### DATA TO EXAMINE
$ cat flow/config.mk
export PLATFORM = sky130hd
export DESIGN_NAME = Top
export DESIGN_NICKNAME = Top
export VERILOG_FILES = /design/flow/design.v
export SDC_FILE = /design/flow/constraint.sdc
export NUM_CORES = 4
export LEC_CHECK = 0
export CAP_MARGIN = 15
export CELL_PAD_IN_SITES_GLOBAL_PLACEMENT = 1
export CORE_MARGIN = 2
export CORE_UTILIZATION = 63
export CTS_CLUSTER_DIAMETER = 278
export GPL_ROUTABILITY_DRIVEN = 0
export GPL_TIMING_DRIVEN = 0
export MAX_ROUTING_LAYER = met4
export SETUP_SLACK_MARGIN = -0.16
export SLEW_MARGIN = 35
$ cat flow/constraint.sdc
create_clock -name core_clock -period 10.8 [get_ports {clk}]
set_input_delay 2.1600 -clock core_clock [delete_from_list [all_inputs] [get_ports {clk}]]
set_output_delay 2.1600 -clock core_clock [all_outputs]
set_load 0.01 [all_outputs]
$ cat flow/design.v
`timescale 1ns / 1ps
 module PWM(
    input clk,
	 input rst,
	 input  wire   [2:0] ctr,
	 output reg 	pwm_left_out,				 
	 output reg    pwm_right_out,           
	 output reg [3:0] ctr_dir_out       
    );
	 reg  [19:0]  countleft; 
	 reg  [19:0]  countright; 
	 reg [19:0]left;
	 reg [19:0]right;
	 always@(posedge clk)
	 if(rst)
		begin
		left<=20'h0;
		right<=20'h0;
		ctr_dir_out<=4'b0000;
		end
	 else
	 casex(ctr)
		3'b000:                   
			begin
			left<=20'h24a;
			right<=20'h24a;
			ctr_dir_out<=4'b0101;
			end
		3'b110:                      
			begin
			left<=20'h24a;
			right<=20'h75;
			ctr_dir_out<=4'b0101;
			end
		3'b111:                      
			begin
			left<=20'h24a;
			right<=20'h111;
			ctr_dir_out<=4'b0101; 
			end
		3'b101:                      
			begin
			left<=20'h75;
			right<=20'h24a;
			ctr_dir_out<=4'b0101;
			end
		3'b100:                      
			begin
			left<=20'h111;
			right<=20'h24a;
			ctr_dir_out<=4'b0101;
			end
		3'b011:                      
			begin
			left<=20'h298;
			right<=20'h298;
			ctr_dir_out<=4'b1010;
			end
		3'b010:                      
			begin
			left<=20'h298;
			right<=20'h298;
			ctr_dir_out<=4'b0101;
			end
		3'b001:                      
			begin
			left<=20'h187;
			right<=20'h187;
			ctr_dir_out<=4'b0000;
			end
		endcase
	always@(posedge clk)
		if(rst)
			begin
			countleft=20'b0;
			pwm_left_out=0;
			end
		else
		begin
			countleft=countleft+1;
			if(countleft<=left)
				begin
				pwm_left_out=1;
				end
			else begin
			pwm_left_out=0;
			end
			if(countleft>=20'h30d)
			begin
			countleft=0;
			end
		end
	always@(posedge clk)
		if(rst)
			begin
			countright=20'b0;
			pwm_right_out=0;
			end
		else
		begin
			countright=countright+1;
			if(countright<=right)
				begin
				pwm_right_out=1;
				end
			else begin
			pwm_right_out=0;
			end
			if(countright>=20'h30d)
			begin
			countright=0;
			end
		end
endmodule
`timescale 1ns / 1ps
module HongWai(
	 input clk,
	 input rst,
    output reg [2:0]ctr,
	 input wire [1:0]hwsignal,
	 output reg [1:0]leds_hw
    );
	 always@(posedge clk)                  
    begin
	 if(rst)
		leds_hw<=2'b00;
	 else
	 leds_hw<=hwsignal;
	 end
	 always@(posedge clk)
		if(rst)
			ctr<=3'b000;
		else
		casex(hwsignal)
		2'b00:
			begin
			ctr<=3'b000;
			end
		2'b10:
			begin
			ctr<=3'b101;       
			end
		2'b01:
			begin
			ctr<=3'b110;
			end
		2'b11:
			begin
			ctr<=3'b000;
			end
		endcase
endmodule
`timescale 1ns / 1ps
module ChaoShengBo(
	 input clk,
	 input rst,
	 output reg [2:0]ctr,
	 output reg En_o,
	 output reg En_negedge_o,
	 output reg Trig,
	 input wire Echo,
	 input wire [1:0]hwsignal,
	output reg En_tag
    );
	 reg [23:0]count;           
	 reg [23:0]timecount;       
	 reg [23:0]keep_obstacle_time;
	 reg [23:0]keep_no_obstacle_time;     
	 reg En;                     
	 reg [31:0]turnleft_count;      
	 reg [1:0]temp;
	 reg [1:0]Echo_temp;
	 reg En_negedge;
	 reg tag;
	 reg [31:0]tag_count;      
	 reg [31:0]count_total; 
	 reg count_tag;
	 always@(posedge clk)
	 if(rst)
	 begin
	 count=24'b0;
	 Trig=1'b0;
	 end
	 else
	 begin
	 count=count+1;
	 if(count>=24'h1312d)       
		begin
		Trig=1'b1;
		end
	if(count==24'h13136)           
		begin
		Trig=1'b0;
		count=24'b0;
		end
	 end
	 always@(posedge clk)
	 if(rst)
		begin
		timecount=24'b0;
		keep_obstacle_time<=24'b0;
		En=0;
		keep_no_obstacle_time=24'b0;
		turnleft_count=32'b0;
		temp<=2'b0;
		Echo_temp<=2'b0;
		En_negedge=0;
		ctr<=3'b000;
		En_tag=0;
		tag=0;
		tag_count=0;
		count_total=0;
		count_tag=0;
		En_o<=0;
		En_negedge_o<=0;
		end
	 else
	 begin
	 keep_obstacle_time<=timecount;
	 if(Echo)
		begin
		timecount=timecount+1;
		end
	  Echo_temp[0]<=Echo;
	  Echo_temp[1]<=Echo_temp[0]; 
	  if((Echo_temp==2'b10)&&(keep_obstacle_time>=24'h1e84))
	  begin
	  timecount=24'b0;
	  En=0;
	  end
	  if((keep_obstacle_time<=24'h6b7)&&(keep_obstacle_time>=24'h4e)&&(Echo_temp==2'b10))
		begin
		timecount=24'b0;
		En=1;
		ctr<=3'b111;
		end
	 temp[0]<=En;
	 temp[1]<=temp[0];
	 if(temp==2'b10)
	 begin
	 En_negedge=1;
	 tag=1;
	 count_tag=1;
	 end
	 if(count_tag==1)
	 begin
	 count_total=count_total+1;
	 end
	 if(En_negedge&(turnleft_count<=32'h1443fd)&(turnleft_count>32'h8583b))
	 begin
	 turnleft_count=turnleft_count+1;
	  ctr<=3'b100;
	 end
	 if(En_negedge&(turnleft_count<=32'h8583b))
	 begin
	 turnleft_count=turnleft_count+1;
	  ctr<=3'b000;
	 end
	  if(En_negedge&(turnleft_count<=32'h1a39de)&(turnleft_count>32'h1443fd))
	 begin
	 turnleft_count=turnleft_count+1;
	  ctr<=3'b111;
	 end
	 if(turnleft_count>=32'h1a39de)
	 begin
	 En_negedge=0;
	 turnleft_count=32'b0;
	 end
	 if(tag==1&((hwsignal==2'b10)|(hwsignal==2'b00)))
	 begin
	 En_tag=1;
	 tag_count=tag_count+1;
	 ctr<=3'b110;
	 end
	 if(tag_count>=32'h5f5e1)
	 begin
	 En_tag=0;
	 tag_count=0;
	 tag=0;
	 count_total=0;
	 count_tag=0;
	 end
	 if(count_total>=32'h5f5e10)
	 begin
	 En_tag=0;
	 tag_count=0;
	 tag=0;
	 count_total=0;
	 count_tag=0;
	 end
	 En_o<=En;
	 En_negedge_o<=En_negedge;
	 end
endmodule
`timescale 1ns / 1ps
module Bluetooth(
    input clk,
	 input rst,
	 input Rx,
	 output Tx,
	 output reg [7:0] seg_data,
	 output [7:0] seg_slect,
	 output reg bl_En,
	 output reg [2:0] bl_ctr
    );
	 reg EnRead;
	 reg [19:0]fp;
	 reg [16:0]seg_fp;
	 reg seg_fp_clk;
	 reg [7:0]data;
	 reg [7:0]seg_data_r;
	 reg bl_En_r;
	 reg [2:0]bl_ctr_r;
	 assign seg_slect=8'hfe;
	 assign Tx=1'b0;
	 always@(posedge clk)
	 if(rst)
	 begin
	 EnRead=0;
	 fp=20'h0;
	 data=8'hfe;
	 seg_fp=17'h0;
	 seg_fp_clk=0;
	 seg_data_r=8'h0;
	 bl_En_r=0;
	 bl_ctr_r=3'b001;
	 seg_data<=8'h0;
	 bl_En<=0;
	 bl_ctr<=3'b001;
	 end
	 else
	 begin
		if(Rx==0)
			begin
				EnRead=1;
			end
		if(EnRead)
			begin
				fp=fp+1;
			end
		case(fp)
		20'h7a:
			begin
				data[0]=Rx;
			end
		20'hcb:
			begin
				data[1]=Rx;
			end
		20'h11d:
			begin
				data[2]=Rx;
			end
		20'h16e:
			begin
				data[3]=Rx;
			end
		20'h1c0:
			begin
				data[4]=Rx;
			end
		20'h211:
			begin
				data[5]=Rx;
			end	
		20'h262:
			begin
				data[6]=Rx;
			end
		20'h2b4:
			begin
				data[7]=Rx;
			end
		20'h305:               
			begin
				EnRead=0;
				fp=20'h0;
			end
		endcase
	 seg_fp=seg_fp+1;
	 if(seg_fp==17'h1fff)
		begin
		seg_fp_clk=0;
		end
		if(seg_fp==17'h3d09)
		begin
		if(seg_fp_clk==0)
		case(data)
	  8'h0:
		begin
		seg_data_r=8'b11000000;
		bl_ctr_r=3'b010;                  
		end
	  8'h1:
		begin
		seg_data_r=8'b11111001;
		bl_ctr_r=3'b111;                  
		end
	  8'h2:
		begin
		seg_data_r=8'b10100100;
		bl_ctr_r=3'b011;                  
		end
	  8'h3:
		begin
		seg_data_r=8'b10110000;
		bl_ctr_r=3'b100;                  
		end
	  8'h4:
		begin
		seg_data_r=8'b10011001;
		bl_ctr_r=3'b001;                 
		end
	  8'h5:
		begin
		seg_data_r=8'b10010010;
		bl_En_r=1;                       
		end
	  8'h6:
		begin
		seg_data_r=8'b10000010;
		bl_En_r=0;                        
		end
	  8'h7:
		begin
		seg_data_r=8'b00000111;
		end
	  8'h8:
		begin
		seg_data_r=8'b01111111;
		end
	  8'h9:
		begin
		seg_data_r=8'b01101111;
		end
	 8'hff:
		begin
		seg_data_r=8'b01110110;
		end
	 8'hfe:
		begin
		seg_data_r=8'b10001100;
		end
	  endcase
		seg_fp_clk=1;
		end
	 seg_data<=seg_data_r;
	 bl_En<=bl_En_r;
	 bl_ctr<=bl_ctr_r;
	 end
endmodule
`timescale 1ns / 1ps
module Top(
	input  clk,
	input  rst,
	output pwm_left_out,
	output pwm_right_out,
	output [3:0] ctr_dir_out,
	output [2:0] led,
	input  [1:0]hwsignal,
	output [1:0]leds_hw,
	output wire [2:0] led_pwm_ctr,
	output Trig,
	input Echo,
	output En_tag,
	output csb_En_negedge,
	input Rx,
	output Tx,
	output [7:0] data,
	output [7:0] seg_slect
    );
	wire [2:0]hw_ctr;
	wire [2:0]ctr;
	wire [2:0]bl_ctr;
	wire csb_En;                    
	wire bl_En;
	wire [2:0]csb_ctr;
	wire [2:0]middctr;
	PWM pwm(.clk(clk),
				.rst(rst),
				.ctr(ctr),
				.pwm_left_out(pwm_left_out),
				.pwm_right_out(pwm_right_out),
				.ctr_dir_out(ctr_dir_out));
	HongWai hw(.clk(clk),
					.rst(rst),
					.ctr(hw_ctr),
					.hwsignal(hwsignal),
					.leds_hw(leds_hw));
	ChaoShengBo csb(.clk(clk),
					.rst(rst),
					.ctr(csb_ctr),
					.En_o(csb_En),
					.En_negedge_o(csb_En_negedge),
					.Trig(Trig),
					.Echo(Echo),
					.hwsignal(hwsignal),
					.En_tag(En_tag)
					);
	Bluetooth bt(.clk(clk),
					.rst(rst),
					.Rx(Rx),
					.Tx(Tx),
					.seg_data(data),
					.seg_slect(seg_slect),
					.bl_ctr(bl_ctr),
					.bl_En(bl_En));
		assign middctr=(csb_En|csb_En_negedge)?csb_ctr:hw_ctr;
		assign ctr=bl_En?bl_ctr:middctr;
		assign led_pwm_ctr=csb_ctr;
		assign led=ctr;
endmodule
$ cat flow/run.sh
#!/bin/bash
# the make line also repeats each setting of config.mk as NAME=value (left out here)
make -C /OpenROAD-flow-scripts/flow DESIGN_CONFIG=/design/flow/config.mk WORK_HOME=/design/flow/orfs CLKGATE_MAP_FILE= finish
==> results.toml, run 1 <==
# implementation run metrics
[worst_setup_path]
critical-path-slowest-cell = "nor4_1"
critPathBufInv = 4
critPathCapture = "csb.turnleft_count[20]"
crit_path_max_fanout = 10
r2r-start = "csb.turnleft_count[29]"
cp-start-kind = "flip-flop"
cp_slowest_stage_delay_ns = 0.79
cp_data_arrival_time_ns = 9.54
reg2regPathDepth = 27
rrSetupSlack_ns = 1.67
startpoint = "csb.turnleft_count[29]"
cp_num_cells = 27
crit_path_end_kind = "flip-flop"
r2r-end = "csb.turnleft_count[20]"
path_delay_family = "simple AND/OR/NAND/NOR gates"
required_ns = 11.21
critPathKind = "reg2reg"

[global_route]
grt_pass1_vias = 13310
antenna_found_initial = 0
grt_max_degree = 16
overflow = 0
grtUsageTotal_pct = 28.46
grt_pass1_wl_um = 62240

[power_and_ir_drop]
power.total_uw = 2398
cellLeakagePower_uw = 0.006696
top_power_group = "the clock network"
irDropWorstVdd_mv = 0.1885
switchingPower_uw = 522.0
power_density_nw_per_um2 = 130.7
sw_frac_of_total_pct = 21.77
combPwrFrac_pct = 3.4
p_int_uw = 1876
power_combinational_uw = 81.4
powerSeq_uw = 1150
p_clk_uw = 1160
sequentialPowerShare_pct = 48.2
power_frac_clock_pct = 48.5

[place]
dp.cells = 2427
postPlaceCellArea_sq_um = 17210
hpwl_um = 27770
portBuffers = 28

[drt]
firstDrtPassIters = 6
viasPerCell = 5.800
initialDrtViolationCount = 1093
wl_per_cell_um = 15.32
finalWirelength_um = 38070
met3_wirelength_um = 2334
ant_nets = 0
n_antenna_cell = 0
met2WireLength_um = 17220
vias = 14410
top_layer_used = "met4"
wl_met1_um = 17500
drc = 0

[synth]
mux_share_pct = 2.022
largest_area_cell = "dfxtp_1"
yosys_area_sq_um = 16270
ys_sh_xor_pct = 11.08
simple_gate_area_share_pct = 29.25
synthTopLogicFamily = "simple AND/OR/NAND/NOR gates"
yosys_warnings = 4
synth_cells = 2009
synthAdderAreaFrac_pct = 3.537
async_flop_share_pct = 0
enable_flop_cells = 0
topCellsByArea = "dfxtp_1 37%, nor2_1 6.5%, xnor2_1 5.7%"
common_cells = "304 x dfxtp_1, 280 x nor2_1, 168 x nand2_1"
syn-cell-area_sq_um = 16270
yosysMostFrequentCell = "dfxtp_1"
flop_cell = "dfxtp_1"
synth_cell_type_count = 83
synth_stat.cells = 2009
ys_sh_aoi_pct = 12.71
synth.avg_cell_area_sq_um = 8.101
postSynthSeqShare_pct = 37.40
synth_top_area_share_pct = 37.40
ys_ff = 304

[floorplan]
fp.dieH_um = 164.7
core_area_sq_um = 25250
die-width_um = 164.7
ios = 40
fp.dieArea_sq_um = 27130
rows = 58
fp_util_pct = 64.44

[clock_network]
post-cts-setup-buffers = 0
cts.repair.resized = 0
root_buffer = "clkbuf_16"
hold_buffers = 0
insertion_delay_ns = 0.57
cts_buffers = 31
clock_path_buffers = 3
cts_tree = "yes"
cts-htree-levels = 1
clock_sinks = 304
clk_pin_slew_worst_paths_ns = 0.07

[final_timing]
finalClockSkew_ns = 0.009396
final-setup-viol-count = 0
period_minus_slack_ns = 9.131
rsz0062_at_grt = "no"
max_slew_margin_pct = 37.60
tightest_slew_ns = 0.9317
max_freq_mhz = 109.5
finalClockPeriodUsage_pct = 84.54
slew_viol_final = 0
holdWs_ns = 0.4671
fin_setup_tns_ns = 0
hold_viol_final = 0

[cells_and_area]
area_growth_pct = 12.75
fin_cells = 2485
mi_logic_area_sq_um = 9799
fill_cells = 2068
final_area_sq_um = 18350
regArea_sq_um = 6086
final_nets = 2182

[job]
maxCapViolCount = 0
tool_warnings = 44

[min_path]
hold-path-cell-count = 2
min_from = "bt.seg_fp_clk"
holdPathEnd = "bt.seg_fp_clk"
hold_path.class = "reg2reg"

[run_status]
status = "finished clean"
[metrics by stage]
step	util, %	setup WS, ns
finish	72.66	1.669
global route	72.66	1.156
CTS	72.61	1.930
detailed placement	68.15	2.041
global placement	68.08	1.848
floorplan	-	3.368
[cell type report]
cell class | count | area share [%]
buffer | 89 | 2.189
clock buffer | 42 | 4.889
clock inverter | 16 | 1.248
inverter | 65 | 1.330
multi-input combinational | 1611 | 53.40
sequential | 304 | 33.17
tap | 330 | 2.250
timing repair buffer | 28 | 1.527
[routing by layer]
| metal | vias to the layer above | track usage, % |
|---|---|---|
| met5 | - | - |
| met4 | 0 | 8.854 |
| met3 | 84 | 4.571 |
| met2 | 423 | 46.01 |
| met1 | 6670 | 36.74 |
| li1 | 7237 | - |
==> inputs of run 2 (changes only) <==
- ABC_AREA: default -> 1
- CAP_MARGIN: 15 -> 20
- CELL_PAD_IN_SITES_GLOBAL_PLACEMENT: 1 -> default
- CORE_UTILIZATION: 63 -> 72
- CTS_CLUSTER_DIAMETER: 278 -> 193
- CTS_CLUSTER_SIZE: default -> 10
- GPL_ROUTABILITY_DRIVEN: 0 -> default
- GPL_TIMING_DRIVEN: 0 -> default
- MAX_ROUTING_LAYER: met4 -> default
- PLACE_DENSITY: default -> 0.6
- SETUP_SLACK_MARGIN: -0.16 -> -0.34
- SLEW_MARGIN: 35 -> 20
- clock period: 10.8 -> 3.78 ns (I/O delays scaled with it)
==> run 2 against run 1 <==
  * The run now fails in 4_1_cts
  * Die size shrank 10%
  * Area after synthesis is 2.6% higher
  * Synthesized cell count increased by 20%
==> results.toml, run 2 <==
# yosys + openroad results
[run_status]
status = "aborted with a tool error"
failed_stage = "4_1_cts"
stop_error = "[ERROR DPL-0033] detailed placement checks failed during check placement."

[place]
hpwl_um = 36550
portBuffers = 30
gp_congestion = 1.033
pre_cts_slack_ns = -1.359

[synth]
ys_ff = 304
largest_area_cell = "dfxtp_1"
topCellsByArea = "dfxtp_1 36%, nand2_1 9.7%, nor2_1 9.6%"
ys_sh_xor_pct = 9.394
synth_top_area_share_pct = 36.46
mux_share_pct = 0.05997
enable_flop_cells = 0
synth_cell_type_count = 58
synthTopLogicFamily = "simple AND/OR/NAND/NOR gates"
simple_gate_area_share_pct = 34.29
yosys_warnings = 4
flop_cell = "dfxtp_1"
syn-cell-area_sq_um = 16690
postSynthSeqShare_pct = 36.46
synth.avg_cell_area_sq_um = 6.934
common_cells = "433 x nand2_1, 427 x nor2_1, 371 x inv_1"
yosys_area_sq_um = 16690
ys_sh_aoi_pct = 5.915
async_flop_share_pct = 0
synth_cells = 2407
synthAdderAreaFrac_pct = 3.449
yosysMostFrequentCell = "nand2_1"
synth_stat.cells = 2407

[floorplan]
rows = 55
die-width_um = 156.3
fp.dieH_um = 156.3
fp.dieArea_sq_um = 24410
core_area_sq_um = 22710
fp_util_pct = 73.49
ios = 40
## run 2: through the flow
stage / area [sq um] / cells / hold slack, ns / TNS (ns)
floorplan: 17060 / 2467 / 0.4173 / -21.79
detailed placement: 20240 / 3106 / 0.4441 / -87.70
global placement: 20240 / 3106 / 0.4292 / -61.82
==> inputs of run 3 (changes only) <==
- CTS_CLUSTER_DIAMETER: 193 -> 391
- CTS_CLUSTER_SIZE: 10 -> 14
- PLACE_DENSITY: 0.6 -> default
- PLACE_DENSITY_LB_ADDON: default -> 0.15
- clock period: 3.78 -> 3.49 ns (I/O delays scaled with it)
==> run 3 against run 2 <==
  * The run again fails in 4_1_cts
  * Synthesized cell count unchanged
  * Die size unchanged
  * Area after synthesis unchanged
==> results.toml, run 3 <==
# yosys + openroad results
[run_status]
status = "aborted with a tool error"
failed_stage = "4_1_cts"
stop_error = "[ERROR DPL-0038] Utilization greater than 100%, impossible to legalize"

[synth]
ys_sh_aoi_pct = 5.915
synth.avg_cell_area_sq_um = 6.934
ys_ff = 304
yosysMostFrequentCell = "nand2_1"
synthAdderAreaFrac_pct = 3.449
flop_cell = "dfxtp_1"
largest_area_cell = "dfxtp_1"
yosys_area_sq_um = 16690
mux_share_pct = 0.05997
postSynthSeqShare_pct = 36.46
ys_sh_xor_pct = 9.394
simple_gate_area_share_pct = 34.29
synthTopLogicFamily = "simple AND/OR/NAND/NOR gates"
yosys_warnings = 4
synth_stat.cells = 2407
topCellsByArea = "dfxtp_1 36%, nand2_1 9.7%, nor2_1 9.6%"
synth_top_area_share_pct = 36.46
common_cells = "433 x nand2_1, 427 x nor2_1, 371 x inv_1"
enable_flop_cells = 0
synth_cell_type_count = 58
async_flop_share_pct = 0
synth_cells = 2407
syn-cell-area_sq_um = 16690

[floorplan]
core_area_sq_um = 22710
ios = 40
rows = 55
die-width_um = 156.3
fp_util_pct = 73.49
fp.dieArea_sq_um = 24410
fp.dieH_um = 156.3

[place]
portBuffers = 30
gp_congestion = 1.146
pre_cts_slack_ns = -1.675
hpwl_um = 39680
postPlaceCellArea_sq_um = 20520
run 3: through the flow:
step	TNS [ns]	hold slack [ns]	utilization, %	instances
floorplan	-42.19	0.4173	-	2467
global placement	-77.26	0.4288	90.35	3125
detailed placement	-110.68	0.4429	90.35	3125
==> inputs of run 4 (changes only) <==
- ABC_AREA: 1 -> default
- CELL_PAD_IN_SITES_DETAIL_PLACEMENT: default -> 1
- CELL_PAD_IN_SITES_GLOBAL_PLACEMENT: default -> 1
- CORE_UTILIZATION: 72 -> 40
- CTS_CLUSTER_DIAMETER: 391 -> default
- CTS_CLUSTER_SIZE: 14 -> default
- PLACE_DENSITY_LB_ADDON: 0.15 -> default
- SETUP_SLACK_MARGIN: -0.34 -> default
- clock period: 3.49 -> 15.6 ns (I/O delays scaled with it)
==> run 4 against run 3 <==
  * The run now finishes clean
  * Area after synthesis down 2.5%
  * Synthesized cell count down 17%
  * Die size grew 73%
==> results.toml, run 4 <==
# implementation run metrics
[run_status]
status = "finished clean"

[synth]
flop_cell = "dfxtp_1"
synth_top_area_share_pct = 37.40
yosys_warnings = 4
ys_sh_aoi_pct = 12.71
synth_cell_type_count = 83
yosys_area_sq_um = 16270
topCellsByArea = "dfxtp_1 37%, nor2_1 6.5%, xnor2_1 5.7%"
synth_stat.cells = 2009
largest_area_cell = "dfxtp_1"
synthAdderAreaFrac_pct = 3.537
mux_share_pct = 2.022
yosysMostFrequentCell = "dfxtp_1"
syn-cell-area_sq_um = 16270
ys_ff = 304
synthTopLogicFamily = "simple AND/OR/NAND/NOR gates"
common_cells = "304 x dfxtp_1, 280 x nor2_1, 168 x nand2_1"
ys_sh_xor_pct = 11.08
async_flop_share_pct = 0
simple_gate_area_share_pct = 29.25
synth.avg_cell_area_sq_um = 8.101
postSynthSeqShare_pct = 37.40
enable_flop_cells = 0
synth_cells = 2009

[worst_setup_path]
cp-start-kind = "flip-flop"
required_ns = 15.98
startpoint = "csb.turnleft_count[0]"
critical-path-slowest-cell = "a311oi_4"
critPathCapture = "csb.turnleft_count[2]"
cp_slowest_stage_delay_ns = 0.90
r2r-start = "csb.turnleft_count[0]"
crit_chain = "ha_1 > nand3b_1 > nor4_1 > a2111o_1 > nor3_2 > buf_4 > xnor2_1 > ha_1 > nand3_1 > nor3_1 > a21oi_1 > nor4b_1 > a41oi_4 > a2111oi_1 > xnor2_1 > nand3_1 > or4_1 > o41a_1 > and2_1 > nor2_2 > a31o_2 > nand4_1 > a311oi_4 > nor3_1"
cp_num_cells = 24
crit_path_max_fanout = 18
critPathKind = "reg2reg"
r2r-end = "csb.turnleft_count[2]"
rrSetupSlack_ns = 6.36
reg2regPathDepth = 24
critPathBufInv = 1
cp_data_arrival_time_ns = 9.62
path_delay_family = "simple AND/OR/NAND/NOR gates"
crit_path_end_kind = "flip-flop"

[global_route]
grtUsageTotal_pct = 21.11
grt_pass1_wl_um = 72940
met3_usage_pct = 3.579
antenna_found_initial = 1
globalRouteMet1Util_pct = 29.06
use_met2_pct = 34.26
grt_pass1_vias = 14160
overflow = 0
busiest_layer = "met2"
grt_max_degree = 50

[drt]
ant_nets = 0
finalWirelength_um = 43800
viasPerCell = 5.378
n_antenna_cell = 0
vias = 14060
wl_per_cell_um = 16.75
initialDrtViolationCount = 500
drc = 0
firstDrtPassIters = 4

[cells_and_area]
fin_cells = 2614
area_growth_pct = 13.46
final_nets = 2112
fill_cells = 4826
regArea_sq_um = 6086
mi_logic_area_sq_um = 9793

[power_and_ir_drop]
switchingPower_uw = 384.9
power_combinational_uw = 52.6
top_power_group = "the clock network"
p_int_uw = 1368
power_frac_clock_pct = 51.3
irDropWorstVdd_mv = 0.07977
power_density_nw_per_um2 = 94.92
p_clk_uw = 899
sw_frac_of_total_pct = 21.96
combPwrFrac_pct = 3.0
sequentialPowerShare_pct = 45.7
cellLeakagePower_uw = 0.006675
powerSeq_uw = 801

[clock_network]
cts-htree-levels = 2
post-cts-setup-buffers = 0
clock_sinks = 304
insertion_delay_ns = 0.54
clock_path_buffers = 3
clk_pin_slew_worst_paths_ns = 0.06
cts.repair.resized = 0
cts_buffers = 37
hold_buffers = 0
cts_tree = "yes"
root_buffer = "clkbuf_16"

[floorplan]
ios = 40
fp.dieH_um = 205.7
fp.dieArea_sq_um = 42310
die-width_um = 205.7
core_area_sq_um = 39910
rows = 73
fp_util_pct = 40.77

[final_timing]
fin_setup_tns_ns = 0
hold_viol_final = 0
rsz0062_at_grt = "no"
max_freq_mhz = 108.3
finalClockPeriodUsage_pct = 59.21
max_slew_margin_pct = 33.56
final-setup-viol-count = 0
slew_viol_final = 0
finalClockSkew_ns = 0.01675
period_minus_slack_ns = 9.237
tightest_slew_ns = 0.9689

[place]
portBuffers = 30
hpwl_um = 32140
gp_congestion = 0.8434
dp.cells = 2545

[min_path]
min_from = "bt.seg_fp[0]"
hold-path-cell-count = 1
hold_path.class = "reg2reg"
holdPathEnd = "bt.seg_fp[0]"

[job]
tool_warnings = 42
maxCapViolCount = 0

### WORK TASK
Show every line in the entries above that contains the string "firstDrtPassIters".

### ANSWER TO THIS EXERCISE
firstDrtPassIters = 6
firstDrtPassIters = 4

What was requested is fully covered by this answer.